→ **What is being asked**
Each entry must be reproduced precisely as it stands.

→ **Saved data entries**

This is an optimization exercise on Yosys and OpenROAD, whose aim is small area, a short achievable clock period and few clock cycles per item, not a production implementation.
Function was checked by simulation only, so behaviour that the tests miss may differ from the original.

**design/flow/config.mk**
```make
export PLATFORM = sky130hd
export DESIGN_NAME = lake_mx_enc
export DESIGN_NICKNAME = lake_mx_enc
export VERILOG_FILES = /design/flow/design.v
export SDC_FILE = /design/flow/constraint.sdc
export NUM_CORES = 8
export LEC_CHECK = 0
export ABC_AREA = 1
export ABC_CLOCK_PERIOD_IN_PS = 30000
export CAP_MARGIN = 30
export CORE_MARGIN = 2
export CORE_UTILIZATION = 40
export CTS_CLUSTER_DIAMETER = 100
export CTS_CLUSTER_SIZE = 25
export SLEW_MARGIN = 20
```
**design/flow/constraint.sdc**
```tcl
create_clock -name core_clock -period 50.0 [get_ports {clk}]
set_input_delay 10.0000 -clock core_clock [delete_from_list [all_inputs] [get_ports {clk}]]
set_output_delay 10.0000 -clock core_clock [all_outputs]
set_load 0.01 [all_outputs]
```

→ **Solution to this task**
This is an optimization exercise on Yosys and OpenROAD, whose aim is small area, a short achievable clock period and few clock cycles per item, not a production implementation.
Function was checked by simulation only, so behaviour that the tests miss may differ from the original.

**design/flow/config.mk**
```make
export PLATFORM = sky130hd
export DESIGN_NAME = lake_mx_enc
export DESIGN_NICKNAME = lake_mx_enc
export VERILOG_FILES = /design/flow/design.v
export SDC_FILE = /design/flow/constraint.sdc
export NUM_CORES = 8
export LEC_CHECK = 0
export ABC_AREA = 1
export ABC_CLOCK_PERIOD_IN_PS = 30000
export CAP_MARGIN = 30
export CORE_MARGIN = 2
export CORE_UTILIZATION = 40
export CTS_CLUSTER_DIAMETER = 100
export CTS_CLUSTER_SIZE = 25
export SLEW_MARGIN = 20
```
**design/flow/constraint.sdc**
```tcl
create_clock -name core_clock -period 50.0 [get_ports {clk}]
set_input_delay 10.0000 -clock core_clock [delete_from_list [all_inputs] [get_ports {clk}]]
set_output_delay 10.0000 -clock core_clock [all_outputs]
set_load 0.01 [all_outputs]
```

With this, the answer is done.